• Exercise objective:
Instruction for the data below: set down exactly the lines from the line with "localparam int CNT_W = $clog2(DEPTH + 1);" to the line with "assign empty_o = (cnt_q == '0);", inclusive, and no others.

• Data provided:
==> src/sv/von_mises_stress_defines.svh <==
// Assertion helpers, all clocked on clk_i and disabled while rst_ni is low.
`ifndef VON_MISES_STRESS_DEFINES_SVH
`define VON_MISES_STRESS_DEFINES_SVH

`ifndef SYNTHESIS

`define VMS_ASSERT(lbl, prop) \
  lbl: assert property (@(posedge clk_i) disable iff (!rst_ni) prop) \
    else $error("vms assertion failed");

`define VMS_ASSERT_IMP(lbl, ante, cons) \
  `VMS_ASSERT(lbl, (ante) |-> (cons))

`define VMS_ASSERT_NXT(lbl, ante, cons) \
  `VMS_ASSERT(lbl, (ante) |=> (cons))

`else

`define VMS_ASSERT(lbl, prop)
`define VMS_ASSERT_IMP(lbl, ante, cons)
`define VMS_ASSERT_NXT(lbl, ante, cons)

`endif

`endif

==> src/sv/vms_fifo.sv <==
`default_nettype none

`include "von_mises_stress_defines.svh"

module vms_fifo #(
  parameter int WIDTH = 8,
  parameter int DEPTH = 4
) (
  input  wire logic             clk_i,
  input  wire logic             rst_ni,
  input  wire logic             push_i,
  input  wire logic [WIDTH-1:0] wdata_i,
  output logic                  full_o,
  input  wire logic             pop_i,
  output logic [WIDTH-1:0]      rdata_o,
  output logic                  empty_o
);

  localparam int PTR_W = (DEPTH > 1) ? $clog2(DEPTH) : 1;
  localparam int CNT_W = $clog2(DEPTH + 1);
  localparam logic [PTR_W-1:0] LAST = PTR_W'(DEPTH - 1);
  localparam logic [CNT_W-1:0] FULL_CNT = CNT_W'(DEPTH);

  logic [WIDTH-1:0] mem_q [DEPTH];
  logic [PTR_W-1:0] wr_ptr_q, wr_ptr_d, rd_ptr_q, rd_ptr_d;
  logic [CNT_W-1:0] cnt_q, cnt_d;

  assign full_o  = (cnt_q == FULL_CNT);
  assign empty_o = (cnt_q == '0);
  assign rdata_o = mem_q[rd_ptr_q];

  always_comb begin
    wr_ptr_d = wr_ptr_q;
    rd_ptr_d = rd_ptr_q;
    cnt_d    = cnt_q;
    if (push_i) begin
      wr_ptr_d = (wr_ptr_q == LAST) ? '0 : wr_ptr_q + 1'b1;
    end
    if (pop_i) begin
      rd_ptr_d = (rd_ptr_q == LAST) ? '0 : rd_ptr_q + 1'b1;
    end
    case ({push_i, pop_i})
      2'b10:   cnt_d = cnt_q + 1'b1;
      2'b01:   cnt_d = cnt_q - 1'b1;
      default: cnt_d = cnt_q;
    endcase
  end

  always_ff @(posedge clk_i or negedge rst_ni) begin
    if (!rst_ni) begin
      wr_ptr_q <= '0;
      rd_ptr_q <= '0;
      cnt_q    <= '0;
    end else begin
      wr_ptr_q <= wr_ptr_d;
      rd_ptr_q <= rd_ptr_d;
      cnt_q    <= cnt_d;
    end
  end

  always_ff @(posedge clk_i) begin
    if (push_i) begin
      mem_q[wr_ptr_q] <= wdata_i;
    end
  end

  `VMS_ASSERT(a_cnt_range, cnt_q <= FULL_CNT)
  `VMS_ASSERT_IMP(a_no_overflow, push_i, !full_o)
  `VMS_ASSERT_IMP(a_no_underflow, pop_i, !empty_o)

endmodule

`default_nettype wire

==> config.mk <==
export PLATFORM = sky130hd
export DESIGN_NAME = vms_fifo
export DESIGN_NICKNAME = d
export VERILOG_FILES = /design/src/sv/vms_fifo.sv
export VERILOG_INCLUDE_DIRS = /design/src /design/src/sv
export SDC_FILE = /design/constraint.sdc
export NUM_CORES = 1
export LEC_CHECK = 0
export ABC_AREA = 1
export BUFFER_PORTS_ARGS = -buffer_cell sky130_fd_sc_hd__buf_2
export CORE_ASPECT_RATIO = 0.8
export CORE_UTILIZATION = 50
export CTS_CLUSTER_SIZE = 10
export DETAILED_ROUTE_END_ITERATION = 6
export PLACE_DENSITY_LB_ADDON = 0.2
export SLEW_MARGIN = 20
export SYNTH_ARGS = -nofsm -noshare
export SYNTH_HDL_FRONTEND = slang
export SYNTH_SLANG_ARGS = --single-unit
==> constraint.sdc <==
create_clock -name clk_i -period 1.32 [get_ports clk_i]
set_input_delay 0.132 -clock clk_i [delete_from_list [all_inputs] [get_ports clk_i]]
set_output_delay 0.132 -clock clk_i [all_outputs]
set_load 0.01 [all_outputs]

• Task solution:
  localparam int CNT_W = $clog2(DEPTH + 1);
  localparam logic [PTR_W-1:0] LAST = PTR_W'(DEPTH - 1);
  localparam logic [CNT_W-1:0] FULL_CNT = CNT_W'(DEPTH);

  logic [WIDTH-1:0] mem_q [DEPTH];
  logic [PTR_W-1:0] wr_ptr_q, wr_ptr_d, rd_ptr_q, rd_ptr_d;
  logic [CNT_W-1:0] cnt_q, cnt_d;

  assign full_o  = (cnt_q == FULL_CNT);
  assign empty_o = (cnt_q == '0);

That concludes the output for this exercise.